On the one hand, our results provide electrophysiological evidence of a general impaired filtering of neutral distractors in HTA individuals. The previous study by Stout et al. (2013) showed that trait anxiety is linked to impairment in excluding threat-related distractors rather than emotionally neutral distractors from WM. Our findings of such a general filtering impairment were exhibited under high-attentional-demand conditions when physically salient green distractors competed with less salient, but task-relevant, red items. Attentional control processes might have been minimally challenged in the neutral distractor condition of Stout et al. because the competition between two neutral faces of equal salience was relatively weak. This explanation is consistent with the idea that the highly trait-anxious will exhibit impaired inhibition control depending on the levels of attentional demands placed on tasks (Berggren & Derakshan, 2013).

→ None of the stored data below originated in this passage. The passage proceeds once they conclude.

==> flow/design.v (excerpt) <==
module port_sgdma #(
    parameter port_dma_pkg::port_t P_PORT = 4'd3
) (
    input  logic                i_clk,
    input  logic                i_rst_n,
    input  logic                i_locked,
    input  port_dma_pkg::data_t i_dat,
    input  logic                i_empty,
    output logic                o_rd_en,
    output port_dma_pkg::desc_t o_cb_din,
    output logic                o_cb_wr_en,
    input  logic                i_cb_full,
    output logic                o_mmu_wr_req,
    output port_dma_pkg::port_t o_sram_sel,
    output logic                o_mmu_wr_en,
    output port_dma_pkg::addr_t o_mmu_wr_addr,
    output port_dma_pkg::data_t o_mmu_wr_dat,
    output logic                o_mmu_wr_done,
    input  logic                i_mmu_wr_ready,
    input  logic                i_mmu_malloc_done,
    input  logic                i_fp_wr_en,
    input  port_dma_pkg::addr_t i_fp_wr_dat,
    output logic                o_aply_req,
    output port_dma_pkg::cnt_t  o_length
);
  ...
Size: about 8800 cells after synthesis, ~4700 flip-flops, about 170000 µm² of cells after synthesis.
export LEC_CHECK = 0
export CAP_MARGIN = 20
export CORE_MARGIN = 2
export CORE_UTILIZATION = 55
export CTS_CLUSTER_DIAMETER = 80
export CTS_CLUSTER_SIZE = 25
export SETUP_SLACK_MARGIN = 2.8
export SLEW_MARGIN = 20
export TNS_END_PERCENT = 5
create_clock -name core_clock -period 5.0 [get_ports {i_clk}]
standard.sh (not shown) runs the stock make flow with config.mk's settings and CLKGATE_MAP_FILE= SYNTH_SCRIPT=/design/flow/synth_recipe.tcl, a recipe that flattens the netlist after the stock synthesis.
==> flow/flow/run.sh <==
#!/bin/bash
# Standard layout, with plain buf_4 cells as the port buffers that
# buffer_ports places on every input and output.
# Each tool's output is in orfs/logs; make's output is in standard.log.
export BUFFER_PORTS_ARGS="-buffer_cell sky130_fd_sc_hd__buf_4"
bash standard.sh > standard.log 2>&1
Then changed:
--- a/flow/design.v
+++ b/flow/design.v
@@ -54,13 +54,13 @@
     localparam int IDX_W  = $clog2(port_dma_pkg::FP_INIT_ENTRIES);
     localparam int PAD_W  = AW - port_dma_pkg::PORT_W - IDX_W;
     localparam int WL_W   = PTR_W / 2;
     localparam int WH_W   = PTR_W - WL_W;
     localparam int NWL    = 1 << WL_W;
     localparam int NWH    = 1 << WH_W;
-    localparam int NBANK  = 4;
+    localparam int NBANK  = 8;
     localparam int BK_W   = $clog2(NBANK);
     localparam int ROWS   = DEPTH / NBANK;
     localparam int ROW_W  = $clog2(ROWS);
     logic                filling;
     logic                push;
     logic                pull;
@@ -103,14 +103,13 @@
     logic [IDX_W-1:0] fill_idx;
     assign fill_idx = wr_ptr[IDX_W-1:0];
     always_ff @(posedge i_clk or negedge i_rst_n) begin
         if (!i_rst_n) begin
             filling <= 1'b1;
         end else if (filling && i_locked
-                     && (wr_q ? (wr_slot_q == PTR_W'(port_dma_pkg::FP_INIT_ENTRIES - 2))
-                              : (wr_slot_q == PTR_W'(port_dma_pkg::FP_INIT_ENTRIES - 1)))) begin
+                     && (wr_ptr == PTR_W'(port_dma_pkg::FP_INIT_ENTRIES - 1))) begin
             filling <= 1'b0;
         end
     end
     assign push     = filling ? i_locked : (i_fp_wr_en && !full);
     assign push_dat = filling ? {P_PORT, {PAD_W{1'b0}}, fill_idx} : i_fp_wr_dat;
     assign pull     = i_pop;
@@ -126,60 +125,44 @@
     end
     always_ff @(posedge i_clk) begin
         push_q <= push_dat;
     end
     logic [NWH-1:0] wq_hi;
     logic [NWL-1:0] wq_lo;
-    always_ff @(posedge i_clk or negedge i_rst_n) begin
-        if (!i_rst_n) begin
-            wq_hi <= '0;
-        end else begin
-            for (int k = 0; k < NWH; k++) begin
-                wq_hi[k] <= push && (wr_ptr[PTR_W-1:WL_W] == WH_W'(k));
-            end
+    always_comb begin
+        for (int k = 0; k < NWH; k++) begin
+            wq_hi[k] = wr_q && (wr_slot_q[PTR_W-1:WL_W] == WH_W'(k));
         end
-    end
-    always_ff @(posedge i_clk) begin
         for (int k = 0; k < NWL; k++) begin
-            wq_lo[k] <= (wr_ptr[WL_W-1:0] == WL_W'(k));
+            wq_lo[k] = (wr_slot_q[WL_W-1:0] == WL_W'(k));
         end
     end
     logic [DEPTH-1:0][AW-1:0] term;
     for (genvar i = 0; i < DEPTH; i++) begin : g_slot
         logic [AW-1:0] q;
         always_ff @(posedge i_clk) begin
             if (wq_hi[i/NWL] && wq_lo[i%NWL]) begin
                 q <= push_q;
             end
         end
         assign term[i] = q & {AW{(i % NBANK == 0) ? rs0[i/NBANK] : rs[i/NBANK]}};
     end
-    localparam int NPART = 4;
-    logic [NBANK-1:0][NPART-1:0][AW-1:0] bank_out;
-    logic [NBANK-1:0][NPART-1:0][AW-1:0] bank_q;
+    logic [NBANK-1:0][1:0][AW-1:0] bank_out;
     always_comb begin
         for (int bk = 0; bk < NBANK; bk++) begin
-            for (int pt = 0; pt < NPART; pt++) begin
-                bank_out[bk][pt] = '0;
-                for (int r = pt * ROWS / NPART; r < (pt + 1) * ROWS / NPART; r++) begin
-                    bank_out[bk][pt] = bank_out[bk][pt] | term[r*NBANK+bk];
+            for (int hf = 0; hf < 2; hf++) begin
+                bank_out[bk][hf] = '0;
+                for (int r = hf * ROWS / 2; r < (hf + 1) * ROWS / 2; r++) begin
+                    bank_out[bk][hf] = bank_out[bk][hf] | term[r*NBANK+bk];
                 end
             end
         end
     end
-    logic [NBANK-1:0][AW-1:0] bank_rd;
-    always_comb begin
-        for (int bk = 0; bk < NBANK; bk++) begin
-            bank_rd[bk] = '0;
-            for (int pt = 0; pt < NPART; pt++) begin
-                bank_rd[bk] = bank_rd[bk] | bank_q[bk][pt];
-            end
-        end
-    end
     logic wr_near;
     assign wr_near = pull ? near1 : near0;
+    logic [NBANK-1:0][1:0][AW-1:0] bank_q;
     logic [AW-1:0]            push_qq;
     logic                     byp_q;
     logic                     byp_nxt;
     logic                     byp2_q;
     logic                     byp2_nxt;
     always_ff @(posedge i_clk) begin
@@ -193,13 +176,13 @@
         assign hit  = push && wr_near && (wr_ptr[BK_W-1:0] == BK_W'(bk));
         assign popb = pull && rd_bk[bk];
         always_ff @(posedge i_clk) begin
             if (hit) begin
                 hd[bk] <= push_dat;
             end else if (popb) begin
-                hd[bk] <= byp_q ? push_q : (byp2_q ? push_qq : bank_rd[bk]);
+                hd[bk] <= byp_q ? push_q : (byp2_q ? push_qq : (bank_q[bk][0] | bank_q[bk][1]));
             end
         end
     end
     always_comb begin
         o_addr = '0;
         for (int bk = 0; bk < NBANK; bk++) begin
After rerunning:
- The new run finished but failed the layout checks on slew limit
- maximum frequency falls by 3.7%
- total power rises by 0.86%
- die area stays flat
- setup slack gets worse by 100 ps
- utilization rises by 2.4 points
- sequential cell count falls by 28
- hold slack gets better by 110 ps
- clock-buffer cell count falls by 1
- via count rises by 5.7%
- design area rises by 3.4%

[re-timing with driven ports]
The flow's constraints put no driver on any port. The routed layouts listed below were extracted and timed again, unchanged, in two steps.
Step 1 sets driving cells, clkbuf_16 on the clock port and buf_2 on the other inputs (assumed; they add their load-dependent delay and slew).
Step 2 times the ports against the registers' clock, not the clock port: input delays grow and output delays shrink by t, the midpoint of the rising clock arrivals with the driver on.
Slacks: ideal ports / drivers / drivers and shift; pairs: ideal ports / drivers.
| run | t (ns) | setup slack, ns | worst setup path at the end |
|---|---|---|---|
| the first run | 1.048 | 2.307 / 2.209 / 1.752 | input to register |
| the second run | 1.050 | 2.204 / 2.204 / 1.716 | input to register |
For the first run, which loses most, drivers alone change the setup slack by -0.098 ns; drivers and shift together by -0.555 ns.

On the other hand, our findings demonstrate the generality of inhibition control failure in HTA individuals, not only in prepotent-response inhibition, but also in the suppression of salient distractors from WM. Our results extend prior observations of inhibition control failures at the stage of response selection (Ansari & Derakshan, 2011a, 2011b; Bishop, 2009; Pacheco-Unguetti et al., 2010) and add to previous indications that deficits in inhibitory control of input selection are present in HTA individuals. In other words, HTA individuals have difficulty inhibiting not only prepotent response tendencies, but also salient but task-irrelevant perceptual inputs in WM. The present results are analogous to the findings of Moser, Becker, and Moran (2012) that trait anxiety is related to increased attentional distraction by a salient, task-irrelevant color singleton in a visual search task. Our findings, together with those from a previous investigation (Moser et al., 2012), point to the imbalance between a stimulus-driven attentional system and a goal-driven attentional system in trait anxiety. Future studies should directly investigate the underlying neural mechanisms for the imbalance between these two different types of attentional selection in trait anxiety.

Several limitations of the present study should be noted. First, one limitation is that we confined our sample to female participants only. Even though this methodological approach controls for gender effects, it constrains the generalizability of the findings to males. Future studies should replicate the present findings in a male sample or in a sample with a balanced gender distribution. Second, although the present study did not reveal interactive effects of anxiety and depression in relation to FE, future research should enlarge the sample to examine this issue, because of the comorbidity between anxiety and depression. Third, our study did not consider the influence of other factors (personality traits, socioeconomic status, etc.) that can influence WM function; it will be important to control these factors in future research.

To summarize, this study is the first to directly measure the neural correlates of inefficient filtering of emotionally neutral distractors in HTA individuals during a visual–spatial WM maintenance phase. The results indicate that HTA individuals are associated with generally inefficient filtering of task-irrelevant information, as illustrated by the processes of object identification and maintenance in visual–spatial WM. Furthermore, the underlying neural mechanisms for the inefficient filtering may point to the lesser activation of areas of the PFC involved in the top-down control of maintenance representations in visual WM.